Thanks for everything Frank,
Holly, London
P.S My secret is that I decided last night that I'm ready to recover and it's going to be incredible.
I like everything about this email. I've always had a hard time feeling like it's OK to feel sad or depressed - so when people told me that I deserve to be happy, it just made me feel guilty that I didn't feel happy. I think it should be required to add that it's also OK to not feel happy at the end whenever you say that.

December 19, 2012

The Power of Manipulation

I had a little bit of insight into how distorted my thoughts were - especially as a child - because of the manipulation I was subjected to... I remembered something the other day that is a despicable example of how I was manipulated. Even though I don't have the best perspective on my own distorted thoughts, this example is just so completely illogical that it's clearly wrong.

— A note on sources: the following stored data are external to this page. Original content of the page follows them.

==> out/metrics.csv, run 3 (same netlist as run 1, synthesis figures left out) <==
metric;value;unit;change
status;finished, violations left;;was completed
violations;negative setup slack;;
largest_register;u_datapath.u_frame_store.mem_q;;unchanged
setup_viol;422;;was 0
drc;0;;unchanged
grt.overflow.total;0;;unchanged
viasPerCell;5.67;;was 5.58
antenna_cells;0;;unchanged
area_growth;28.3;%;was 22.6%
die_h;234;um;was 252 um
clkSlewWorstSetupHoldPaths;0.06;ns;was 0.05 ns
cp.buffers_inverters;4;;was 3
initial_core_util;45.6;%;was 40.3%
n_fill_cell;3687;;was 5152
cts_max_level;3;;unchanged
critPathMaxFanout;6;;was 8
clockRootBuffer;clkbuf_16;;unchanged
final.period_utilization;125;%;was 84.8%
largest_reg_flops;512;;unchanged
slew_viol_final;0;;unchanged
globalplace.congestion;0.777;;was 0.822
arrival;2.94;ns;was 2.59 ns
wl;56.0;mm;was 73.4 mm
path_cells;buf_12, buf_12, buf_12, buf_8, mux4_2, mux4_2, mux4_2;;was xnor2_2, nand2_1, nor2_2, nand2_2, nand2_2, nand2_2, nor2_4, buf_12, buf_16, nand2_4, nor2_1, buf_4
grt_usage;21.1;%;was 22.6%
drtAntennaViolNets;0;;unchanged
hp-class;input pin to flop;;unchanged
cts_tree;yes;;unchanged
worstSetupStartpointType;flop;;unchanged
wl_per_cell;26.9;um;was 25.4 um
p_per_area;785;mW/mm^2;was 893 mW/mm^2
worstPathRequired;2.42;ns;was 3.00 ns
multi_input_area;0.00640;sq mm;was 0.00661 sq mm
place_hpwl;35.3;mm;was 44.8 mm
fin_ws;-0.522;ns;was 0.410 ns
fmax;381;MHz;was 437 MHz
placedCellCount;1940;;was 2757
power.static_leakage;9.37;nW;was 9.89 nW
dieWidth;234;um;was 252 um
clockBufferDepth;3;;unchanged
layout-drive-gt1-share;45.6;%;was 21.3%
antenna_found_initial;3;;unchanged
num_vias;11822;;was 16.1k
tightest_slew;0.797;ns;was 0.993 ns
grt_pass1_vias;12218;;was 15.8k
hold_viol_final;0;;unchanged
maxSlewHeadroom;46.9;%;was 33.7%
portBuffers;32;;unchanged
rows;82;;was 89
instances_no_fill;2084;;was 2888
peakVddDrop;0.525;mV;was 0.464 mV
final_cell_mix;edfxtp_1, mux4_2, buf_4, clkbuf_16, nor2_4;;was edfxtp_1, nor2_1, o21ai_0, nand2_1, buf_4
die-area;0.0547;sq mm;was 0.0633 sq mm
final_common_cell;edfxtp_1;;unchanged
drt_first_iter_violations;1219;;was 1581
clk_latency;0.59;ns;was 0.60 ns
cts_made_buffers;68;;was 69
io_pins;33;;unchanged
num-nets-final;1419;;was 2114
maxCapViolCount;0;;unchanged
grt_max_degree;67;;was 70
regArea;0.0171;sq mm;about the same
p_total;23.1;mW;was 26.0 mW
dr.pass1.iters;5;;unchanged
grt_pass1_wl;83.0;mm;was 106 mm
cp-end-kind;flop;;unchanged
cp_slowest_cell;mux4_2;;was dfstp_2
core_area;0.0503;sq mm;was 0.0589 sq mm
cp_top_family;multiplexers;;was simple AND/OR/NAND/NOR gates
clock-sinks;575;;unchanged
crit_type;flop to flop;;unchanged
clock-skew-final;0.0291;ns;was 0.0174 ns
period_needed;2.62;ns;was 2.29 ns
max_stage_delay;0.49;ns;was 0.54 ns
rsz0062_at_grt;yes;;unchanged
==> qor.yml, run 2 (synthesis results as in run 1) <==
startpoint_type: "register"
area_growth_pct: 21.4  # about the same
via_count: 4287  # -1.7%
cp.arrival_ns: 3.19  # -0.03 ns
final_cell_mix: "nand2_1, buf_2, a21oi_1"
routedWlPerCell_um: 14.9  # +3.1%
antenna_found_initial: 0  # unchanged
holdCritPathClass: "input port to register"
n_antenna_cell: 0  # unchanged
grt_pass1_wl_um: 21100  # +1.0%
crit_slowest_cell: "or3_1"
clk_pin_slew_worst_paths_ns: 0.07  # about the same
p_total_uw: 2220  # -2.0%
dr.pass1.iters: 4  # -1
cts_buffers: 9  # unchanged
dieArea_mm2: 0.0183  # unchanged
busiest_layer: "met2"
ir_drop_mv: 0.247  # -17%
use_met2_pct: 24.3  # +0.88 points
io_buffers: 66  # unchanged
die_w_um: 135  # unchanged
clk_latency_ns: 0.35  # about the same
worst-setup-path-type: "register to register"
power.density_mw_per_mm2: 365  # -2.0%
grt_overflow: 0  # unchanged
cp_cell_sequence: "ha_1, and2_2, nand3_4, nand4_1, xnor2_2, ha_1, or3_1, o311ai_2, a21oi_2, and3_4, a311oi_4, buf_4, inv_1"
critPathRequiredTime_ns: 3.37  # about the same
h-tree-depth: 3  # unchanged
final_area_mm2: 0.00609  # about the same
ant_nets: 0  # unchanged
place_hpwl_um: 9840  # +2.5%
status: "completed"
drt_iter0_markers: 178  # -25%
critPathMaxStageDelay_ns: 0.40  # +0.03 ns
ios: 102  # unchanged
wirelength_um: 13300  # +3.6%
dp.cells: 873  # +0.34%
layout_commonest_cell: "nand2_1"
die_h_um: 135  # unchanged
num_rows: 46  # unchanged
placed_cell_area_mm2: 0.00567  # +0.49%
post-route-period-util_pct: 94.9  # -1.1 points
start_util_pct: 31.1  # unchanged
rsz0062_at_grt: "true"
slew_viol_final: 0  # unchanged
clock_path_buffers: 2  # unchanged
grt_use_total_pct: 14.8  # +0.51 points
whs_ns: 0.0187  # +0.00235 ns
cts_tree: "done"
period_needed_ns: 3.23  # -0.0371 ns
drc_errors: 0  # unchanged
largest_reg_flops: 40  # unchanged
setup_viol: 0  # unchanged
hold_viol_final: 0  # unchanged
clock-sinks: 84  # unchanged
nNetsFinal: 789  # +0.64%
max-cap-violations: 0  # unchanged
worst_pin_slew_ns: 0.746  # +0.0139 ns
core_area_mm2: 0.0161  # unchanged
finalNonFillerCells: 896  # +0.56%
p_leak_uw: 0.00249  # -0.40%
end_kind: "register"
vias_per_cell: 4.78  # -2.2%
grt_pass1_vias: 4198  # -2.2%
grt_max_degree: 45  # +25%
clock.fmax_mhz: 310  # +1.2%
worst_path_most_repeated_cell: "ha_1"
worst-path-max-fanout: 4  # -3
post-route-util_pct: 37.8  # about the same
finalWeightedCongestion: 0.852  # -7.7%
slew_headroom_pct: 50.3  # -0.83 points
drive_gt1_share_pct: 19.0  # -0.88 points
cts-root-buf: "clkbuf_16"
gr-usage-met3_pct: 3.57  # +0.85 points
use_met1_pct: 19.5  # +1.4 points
<file path="src/rtl/core/fpa_pkg.sv">
// fpa_pkg: types, register indexes, profile codes and helpers shared by the
// fracture point aperture block. No dependencies.
package fpa_pkg;

   localparam int CsrIndexWidth = 3;
   localparam int QueueDepth    = 4;
   localparam int QueuePtrWidth = 2;

   localparam logic [CsrIndexWidth-1:0] CSR_CENTER_X     = 3'd0;
   localparam logic [CsrIndexWidth-1:0] CSR_CENTER_Y     = 3'd1;
   localparam logic [CsrIndexWidth-1:0] CSR_COS_ANGLE    = 3'd2;
   localparam logic [CsrIndexWidth-1:0] CSR_SIN_ANGLE    = 3'd3;
   localparam logic [CsrIndexWidth-1:0] CSR_FRAC_LENGTH  = 3'd4;
   localparam logic [CsrIndexWidth-1:0] CSR_INV_LENGTH   = 3'd5;
   localparam logic [CsrIndexWidth-1:0] CSR_MAX_APERTURE = 3'd6;
   localparam logic [CsrIndexWidth-1:0] CSR_PROFILE_MODE = 3'd7;

   localparam logic [2:0] MODE_CONSTANT  = 3'd0;
   localparam logic [2:0] MODE_LINEAR    = 3'd1;
   localparam logic [2:0] MODE_QUADRATIC = 3'd2;
   localparam logic [2:0] MODE_ELLIPTIC  = 3'd3;
   localparam logic [2:0] MODE_ONESIDED  = 3'd4;

   localparam logic [24:0] ONE_Q24 = 25'h100_0000;

   typedef struct packed {
      logic signed [31:0] center_x;
      logic signed [31:0] center_y;
      logic signed [15:0] cos_angle;
      logic signed [15:0] sin_angle;
      logic [31:0]        frac_length;
      logic [31:0]        inv_length;
      logic [31:0]        max_aperture;
      logic [2:0]         profile_mode;
   } cfg_type;

   // classified point passed from front to back
   typedef struct packed {
      logic        ok;      // within length and a valid mode
      logic        lx_neg;
      logic [31:0] ax2;     // 2|lx|, only meaningful when ok
      logic [36:0] ay2;     // 2|ly|
   } entry_type;

   // eight steps of long division by three: returns {remainder, quotient byte}
   function automatic logic [9:0] div3_step8(input logic [1:0] rem_i,
                                             input logic [7:0] bits_i);
      logic [1:0] rem;
      logic [2:0] t;
      logic [7:0] q;
      rem = rem_i;
      q   = '0;
      for (int i = 7; i >= 0; i--) begin
         t = {rem, bits_i[i]};
         if (t >= 3'd3) begin
            q[i] = 1'b1;
            rem  = 2'(t - 3'd3);
         end else begin
            rem  = t[1:0];
         end
      end
      return {rem, q};
   endfunction

endpackage

</file>
<file path="src/rtl/core/fpa_queue.sv">
// fpa_queue: short first-in first-out queue between front and back.
// Depends on fpa_pkg.
module fpa_queue import fpa_pkg::*; (
   input  logic      clock,
   input  logic      reset,
   input  logic      push,
   input  entry_type push_entry,
   input  logic      pop,
   output logic      empty,
   output logic      full,
   output entry_type head
);

   entry_type                store_ff [QueueDepth];
   logic [QueuePtrWidth-1:0] wr_ptr_ff, rd_ptr_ff;
   logic [QueuePtrWidth:0]   count_ff;
   logic                     do_push, do_pop;

   assign empty   = (count_ff == '0);
   assign full    = (count_ff == (QueuePtrWidth+1)'(QueueDepth));
   assign do_push = push && !full;
   assign do_pop  = pop && !empty;
   assign head    = store_ff[rd_ptr_ff];

   always_ff @(posedge clock) begin
      if (reset) begin
         wr_ptr_ff <= '0;
         rd_ptr_ff <= '0;
         count_ff  <= '0;
      end else begin
         if (do_push) wr_ptr_ff <= wr_ptr_ff + 1'b1;
         if (do_pop)  rd_ptr_ff <= rd_ptr_ff + 1'b1;
         if (do_push && !do_pop)      count_ff <= count_ff + 1'b1;
         else if (do_pop && !do_push) count_ff <= count_ff - 1'b1;
      end
   end

   always_ff @(posedge clock) begin
      if (do_push) store_ff[wr_ptr_ff] <= push_entry;
   end

endmodule

</file>
### src/design/kle_pkg.sv
package kle_pkg;

  // Config register indexes
  localparam logic [1:0] REG_MESSAGE_LENGTH = 2'd0;
  localparam logic [1:0] REG_KEY_LOW        = 2'd1;
  localparam logic [1:0] REG_KEY_HIGH       = 2'd2;
  localparam logic [1:0] REG_KEY_LENGTH     = 2'd3;

  localparam int CFG_ADDR_W = 2;
  localparam int CFG_DATA_W = 64;

  // Stream byte that holds the header length
  localparam logic [7:0] HDR_LEN_POS   = 8'd10;
  // Last bit index of a byte
  localparam logic [2:0] LAST_BIT      = 3'd7;

  typedef enum logic [4:0] {
    PH_HEADER = 5'b00001,
    PH_LENGTH = 5'b00010,
    PH_SKIP   = 5'b00100,
    PH_BITS   = 5'b01000,
    PH_DONE   = 5'b10000
  } phase_t;

  typedef struct packed {
    logic [7:0]   message_length;
    logic [127:0] key;            // key byte k in bits 8k+7..8k
    logic [4:0]   key_length;
  } kle_cfg_t;

  typedef struct packed {
    logic       embed_done;
    logic       message_taken;
    logic [7:0] stego_byte;
  } kle_res_t;

endpackage

### src/design/kle_cfg.sv
module kle_cfg (
  input  logic                              clk,
  input  logic                              rst_n,
  input  logic                              cfg_we,
  input  logic [kle_pkg::CFG_ADDR_W-1:0]    cfg_addr,
  input  logic [kle_pkg::CFG_DATA_W-1:0]    cfg_wdata,
  output kle_pkg::kle_cfg_t                 cfg
);
  import kle_pkg::*;

  logic [7:0]  msg_len_r;
  logic [63:0] key_low_r;
  logic [63:0] key_high_r;
  logic [4:0]  key_len_r;

  always_ff @(posedge clk) begin
    if (!rst_n) begin
      msg_len_r  <= '0;
      key_low_r  <= '0;
      key_high_r <= '0;
      key_len_r  <= '0;
    end else if (cfg_we) begin
      unique case (cfg_addr)
        REG_MESSAGE_LENGTH: msg_len_r  <= cfg_wdata[7:0];
        REG_KEY_LOW:        key_low_r  <= cfg_wdata;
        REG_KEY_HIGH:       key_high_r <= cfg_wdata;
        REG_KEY_LENGTH:     key_len_r  <= cfg_wdata[4:0];
        default: ;
      endcase
    end
  end

  assign cfg.message_length = msg_len_r;
  assign cfg.key            = {key_high_r, key_low_r};
  assign cfg.key_length     = key_len_r;

endmodule

### src/design/kle_core.sv
module kle_core #(
  parameter int KEY_BYTES = 16
) (
  input  logic              clk,
  input  logic              rst_n,
  input  logic              step,      // item accepted this cycle
  input  logic [7:0]        image_byte,
  input  logic [7:0]        message_byte,
  input  kle_pkg::kle_cfg_t cfg,
  output kle_pkg::kle_res_t res
);
  import kle_pkg::*;

  localparam int KIDX_W = (KEY_BYTES > 1) ? $clog2(KEY_BYTES) : 1;

  phase_t            phase_r,  phase_nxt;
  logic [7:0]        bpos_r,   bpos_nxt;
  logic [7:0]        hlen_r,   hlen_nxt;
  logic [7:0]        skip_r,   skip_nxt;
  logic [2:0]        bidx_r,   bidx_nxt;
  logic [7:0]        shift_r,  shift_nxt;
  logic [7:0]        chars_r,  chars_nxt;
  logic [KIDX_W-1:0] kidx_r,   kidx_nxt;

  // Next-character setup
  logic [4:0]        n_eff;
  logic [KIDX_W-1:0] ki0;
  logic [KIDX_W:0]   ki1;
  logic [KIDX_W-1:0] sn_kidx;
  logic [7:0]        sn_skip;
  phase_t            sn_phase;

  logic [7:0] hl_eff;
  logic [8:0] p_inc;
  logic [7:0] b;
  logic [7:0] chars_inc;
  logic [7:0] skip_dec;

  always_comb begin
    n_eff = (cfg.key_length > 5'(KEY_BYTES)) ? 5'(KEY_BYTES) : cfg.key_length;
    ki0   = (5'(kidx_r) >= n_eff) ? '0 : kidx_r;
    ki1   = {1'b0, ki0} + (KIDX_W+1)'(1);
    if (n_eff != '0) begin
      sn_skip = cfg.key[{4'(ki0), 3'b000} +: 8];
      sn_kidx = (5'(ki1) >= n_eff) ? '0 : ki1[KIDX_W-1:0];
    end else begin
      sn_skip = '0;
      sn_kidx = kidx_r;
    end
    sn_phase = (sn_skip != '0) ? PH_SKIP : PH_BITS;
  end

  assign hl_eff    = (bpos_r == HDR_LEN_POS) ? image_byte : hlen_r;
  assign p_inc     = {1'b0, bpos_r} + 9'd1;
  assign b         = (bidx_r == '0) ? message_byte : shift_r;
  assign chars_inc = chars_r + 8'd1;
  assign skip_dec  = skip_r - 8'd1;

  always_comb begin
    phase_nxt = phase_r;
    bpos_nxt  = bpos_r;
    hlen_nxt  = hlen_r;
    skip_nxt  = skip_r;
    bidx_nxt  = bidx_r;
    shift_nxt = shift_r;
    chars_nxt = chars_r;
    kidx_nxt  = kidx_r;
    res.stego_byte    = image_byte;
    res.message_taken = 1'b0;

    unique case (phase_r)
      PH_HEADER: begin
        hlen_nxt = hl_eff;
        if (bpos_r >= HDR_LEN_POS && p_inc >= {1'b0, hl_eff}) begin
          bidx_nxt  = '0;
          phase_nxt = PH_LENGTH;
        end else begin
          bpos_nxt = p_inc[7:0];
        end
      end
      PH_LENGTH: begin
        res.stego_byte = {image_byte[7:1], cfg.message_length[bidx_r]};
        if (bidx_r == LAST_BIT) begin
          bidx_nxt = '0;
          if (chars_r >= cfg.message_length) begin
            phase_nxt = PH_DONE;
          end else begin
            skip_nxt  = sn_skip;
            kidx_nxt  = sn_kidx;
            phase_nxt = sn_phase;
          end
        end else begin
          bidx_nxt = bidx_r + 3'd1;
        end
      end
      PH_SKIP: begin
        skip_nxt = skip_dec;
        if (skip_dec == '0) begin
          bidx_nxt  = '0;
          phase_nxt = PH_BITS;
        end
      end
      PH_BITS: begin
        res.message_taken = (bidx_r == '0);
        res.stego_byte    = {image_byte[7:1], b[0]};
        shift_nxt         = {1'b0, b[7:1]};
        if (bidx_r == LAST_BIT) begin
          bidx_nxt  = '0;
          chars_nxt = chars_inc;
          if (chars_inc >= cfg.message_length) begin
            phase_nxt = PH_DONE;
          end else begin
            skip_nxt  = sn_skip;
            kidx_nxt  = sn_kidx;
            phase_nxt = sn_phase;
          end
        end else begin
          bidx_nxt = bidx_r + 3'd1;
        end
      end
      PH_DONE: ;
      default: phase_nxt = PH_DONE;
    endcase

    res.embed_done = (phase_nxt == PH_DONE);
  end

  always_ff @(posedge clk) begin
    if (!rst_n) begin
      phase_r <= PH_HEADER;
      bpos_r  <= '0;
      hlen_r  <= '0;
      skip_r  <= '0;
      bidx_r  <= '0;
      shift_r <= '0;
      chars_r <= '0;
      kidx_r  <= '0;
    end else if (step) begin
      phase_r <= phase_nxt;
      bpos_r  <= bpos_nxt;
      hlen_r  <= hlen_nxt;
      skip_r  <= skip_nxt;
      bidx_r  <= bidx_nxt;
      shift_r <= shift_nxt;
      chars_r <= chars_nxt;
      kidx_r  <= kidx_nxt;
    end
  end

endmodule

So here's the story: I have been getting some laser hair removal treatments on my legs and it can be a little bit painful, especially for the first few treatments. I had an appointment the other day, and the technician must have turned the laser setting up high and she was being very thorough so it was much more painful than usual. It was so painful, in fact, that my legs would involuntarily spasm every once in a while. I was so embarrassed that I kept apologizing. It felt really familiar for some reason, and then I remembered having a similar jerking reaction in response to the pain of being raped. What's weird is that I also remembered being embarrassed when it happened then too. And this is the messed up part... The reason I was embarrassed is because he would get angry with me for jerking my leg. Let me say that again in a different way: I felt guilty that I couldn't control an INVOLUNTARY response to the pain that HE was causing ME.  

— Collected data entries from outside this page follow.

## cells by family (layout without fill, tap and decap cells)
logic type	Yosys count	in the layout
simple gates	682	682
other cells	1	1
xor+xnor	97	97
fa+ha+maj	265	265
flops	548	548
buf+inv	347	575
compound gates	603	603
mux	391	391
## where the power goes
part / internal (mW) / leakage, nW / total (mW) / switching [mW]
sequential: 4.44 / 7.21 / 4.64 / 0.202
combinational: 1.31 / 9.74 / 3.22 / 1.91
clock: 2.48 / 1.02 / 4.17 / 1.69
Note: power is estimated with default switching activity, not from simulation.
==> src/rtl/ede_pkg.sv <==
// ----------------------------------------------------------------------------
// ede_pkg
// Shared constants, types and state codes of the Euclidean distance engine.
// ----------------------------------------------------------------------------
package ede_pkg;

   localparam int LANES             = 4;
   localparam int ELEM_BITS         = 16;
   localparam int MAX_VECTOR_LENGTH = 4096;
   localparam int SQ_BITS           = 2 * ELEM_BITS;
   localparam int TREE_BITS         = SQ_BITS + 2;
   localparam int SUM_BITS          = 44;
   localparam int ACC_BITS          = SUM_BITS + 1;
   localparam int DIST_BITS         = SUM_BITS / 2;
   localparam int REM_BITS          = DIST_BITS + 1;
   localparam int CNT_BITS          = $clog2(DIST_BITS);

   // Largest sum a vector of the allowed length can reach.
   localparam logic [63:0] ELEM_MAX_MAG = 64'((2 ** ELEM_BITS) - 1);
   localparam logic [SUM_BITS-1:0] SUM_BOUND =
      SUM_BITS'(64'(MAX_VECTOR_LENGTH) * ELEM_MAX_MAG * ELEM_MAX_MAG);

   typedef logic signed [ELEM_BITS-1:0] elem_type;
   typedef logic [SQ_BITS-1:0]          square_type;

   typedef struct packed {
      logic                valid;
      logic [SUM_BITS-1:0] sum;
      logic                sat;
   } handoff_type;

   typedef struct packed {
      logic [SUM_BITS-1:0]  squared_distance;
      logic [DIST_BITS-1:0] distance;
      logic                 saturated;
   } result_type;

   typedef enum logic [1:0] {
      SQ_IDLE,
      SQ_RUN,
      SQ_DONE
   } sqrt_state_type;

endpackage

==> src/rtl/ede_channels.sv <==
// ----------------------------------------------------------------------------
// ede channel interfaces
// Valid/ready channels for the request words and the result words.
// ----------------------------------------------------------------------------
interface ede_req_if;
   logic               valid;
   logic               ready;
   ede_pkg::elem_type  query_lane_0;
   ede_pkg::elem_type  query_lane_1;
   ede_pkg::elem_type  query_lane_2;
   ede_pkg::elem_type  query_lane_3;
   ede_pkg::elem_type  data_lane_0;
   ede_pkg::elem_type  data_lane_1;
   ede_pkg::elem_type  data_lane_2;
   ede_pkg::elem_type  data_lane_3;
   logic               last_group;

   modport source (
      output valid, query_lane_0, query_lane_1, query_lane_2, query_lane_3,
             data_lane_0, data_lane_1, data_lane_2, data_lane_3, last_group,
      input  ready
   );
   modport sink (
      input  valid, query_lane_0, query_lane_1, query_lane_2, query_lane_3,
             data_lane_0, data_lane_1, data_lane_2, data_lane_3, last_group,
      output ready
   );
endinterface

interface ede_rsp_if;
   logic                           valid;
   logic                           ready;
   logic [ede_pkg::SUM_BITS-1:0]   squared_distance;
   logic [ede_pkg::DIST_BITS-1:0]  distance;
   logic                           saturated;

   modport source (
      output valid, squared_distance, distance, saturated,
      input  ready
   );
   modport sink (
      input  valid, squared_distance, distance, saturated,
      output ready
   );
endinterface

==> src/rtl/euclidean_distance_engine_core.sv <==
// ----------------------------------------------------------------------------
// euclidean_distance_engine_core
// A last request word passes the lane registers and the tree register, and its sum then
// loads the square root unit. Throughput: one request word per cycle, except that a last
// word waits in the tree stage, freezing the pipe, until the 22-step square root of the
// previous vector is done and its result taken.
// Reset (synchronous, active high) empties the pipe and clears the accumulator.
// ----------------------------------------------------------------------------
module euclidean_distance_engine_core (
   input  logic       clock,
   input  logic       reset,
   ede_req_if.sink    req_ch,
   ede_rsp_if.source  rsp_ch
);

   // Each request word carries four query and four data elements. Four lanes
   // form the squared differences in parallel and register them. The merge
   // stage adds the four squares in a registered tree and then adds the group
   // total into a running sum, clamped at the largest sum a vector of the
   // maximum length can reach. When the last word of a vector reaches the
   // accumulator, the clamped sum and the overflow flag move to the square
   // root unit and the accumulator clears, so the next vector streams in
   // while the root is being worked out.

   ede_pkg::elem_type     query_elems [ede_pkg::LANES];
   ede_pkg::elem_type     data_elems  [ede_pkg::LANES];
   ede_pkg::square_type   squares     [ede_pkg::LANES];
   logic                  advance;
   logic                  sqrt_busy;
   ede_pkg::handoff_type  handoff;
   ede_pkg::result_type   result;
   logic                  rsp_valid;

   assign query_elems[0] = req_ch.query_lane_0;
   assign query_elems[1] = req_ch.query_lane_1;
   assign query_elems[2] = req_ch.query_lane_2;
   assign query_elems[3] = req_ch.query_lane_3;
   assign data_elems[0]  = req_ch.data_lane_0;
   assign data_elems[1]  = req_ch.data_lane_1;
   assign data_elems[2]  = req_ch.data_lane_2;
   assign data_elems[3]  = req_ch.data_lane_3;

   // The pipe moves whenever it is not holding a last word for a busy root unit.
   assign req_ch.ready = advance;

   for (genvar i = 0; i < ede_pkg::LANES; i++) begin : g_lane
      ede_lane u_lane (
         .clock   (clock),
         .advance (advance),
         .query   (query_elems[i]),
         .data    (data_elems[i]),
         .square  (squares[i])
      );
   end

   ede_merge u_merge (
      .clock     (clock),
      .reset     (reset),
      .req_valid (req_ch.valid),
      .req_last  (req_ch.last_group),
      .squares   (squares),
      .sqrt_busy (sqrt_busy),
      .advance   (advance),
      .handoff   (handoff)
   );

   // The root unit's registers double as the output register of the block.
   ede_sqrt u_sqrt (
      .clock     (clock),
      .reset     (reset),
      .handoff   (handoff),
      .busy      (sqrt_busy),
      .rsp_valid (rsp_valid),
      .rsp_ready (rsp_ch.ready),
      .result    (result)
   );

   assign rsp_ch.valid            = rsp_valid;
   assign rsp_ch.squared_distance = result.squared_distance;
   assign rsp_ch.distance         = result.distance;
   assign rsp_ch.saturated        = result.saturated;

endmodule

==> src/rtl/ede_lane.sv <==
// ----------------------------------------------------------------------------
// ede_lane
// One lane: squared difference of a query and a data element, registered.
// ----------------------------------------------------------------------------
module ede_lane (
   input  logic                clock,
   input  logic                advance,
   input  ede_pkg::elem_type   query,
   input  ede_pkg::elem_type   data,
   output ede_pkg::square_type square
);

   logic signed [ede_pkg::ELEM_BITS:0] diff;
   logic [ede_pkg::ELEM_BITS:0]        mag;
   ede_pkg::square_type                square_in;
   ede_pkg::square_type                square_ff;

   always_comb begin
      diff      = {query[ede_pkg::ELEM_BITS-1], query} - {data[ede_pkg::ELEM_BITS-1], data};
      mag       = diff[ede_pkg::ELEM_BITS] ? -diff : diff;
      // The magnitude never exceeds 2^ELEM_BITS - 1, so its top bit is dropped.
      square_in = ede_pkg::SQ_BITS'(mag[ede_pkg::ELEM_BITS-1:0])
                * ede_pkg::SQ_BITS'(mag[ede_pkg::ELEM_BITS-1:0]);
   end

   always_ff @(posedge clock) begin
      if (advance) begin
         square_ff <= square_in;
      end
   end

   assign square = square_ff;

endmodule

Most of the time, I find it hard to feel angry at this particular person because I'm still pretty emotionally detached from a lot of the stuff that has to do with him because it's hard to think about. This probably isn't even the worst manipulation I was subjected to, but when I remembered it, it was just a "what the fuck" moment. I think this might be the type of disgust that other people feel when I tell them things that have happened. Usually I'm embarrassed because I feel disgusted with myself - but I'm (pretty) sure that they just feel disgusted with the people who did it to me.

December 8, 2012

Humiliated

I can't really tell if I'm doing OK or if I'm just detached from my emotions... maybe a little bit of both? If that's possible? It's like a lot of the time I feel fine but life feels a little surreal, which actually makes being at work easy. Then in the evening I get flashbacks and obsess about stuff that's happened or feel really irritated. Then at night when I'm sleeping I have crazy dreams where I have super intense emotions to make up for the lack of emotions during the day.

The epic battle that goes on in my head about whether all of my memories are true or not is still ongoing. I had this memory that somehow made me really accept that what happened is real. Then a few days later I happened to drive past someone who abused me and suddenly I doubted myself again. Why do some perpetrators have to look so normal?? I feel like he should look like some big scary monster...

    
Sea of Shame


November 25, 2012
This drawing is my shame in a nutshell. The black/grey "sun" thing in the corner is where I want to disappear into when I'm feeling really bad about myself. It would probably make more sense to describe it as a black hole. A sense of humiliation makes me wish that I could just shrink so small that I don't exist anymore. The sea of green represents the vastness of the shame that I feel. Sometimes it feels like I'll never be able to deal with all of it and convince myself that I don't really have to be ashamed of all of the things that happened when I was young.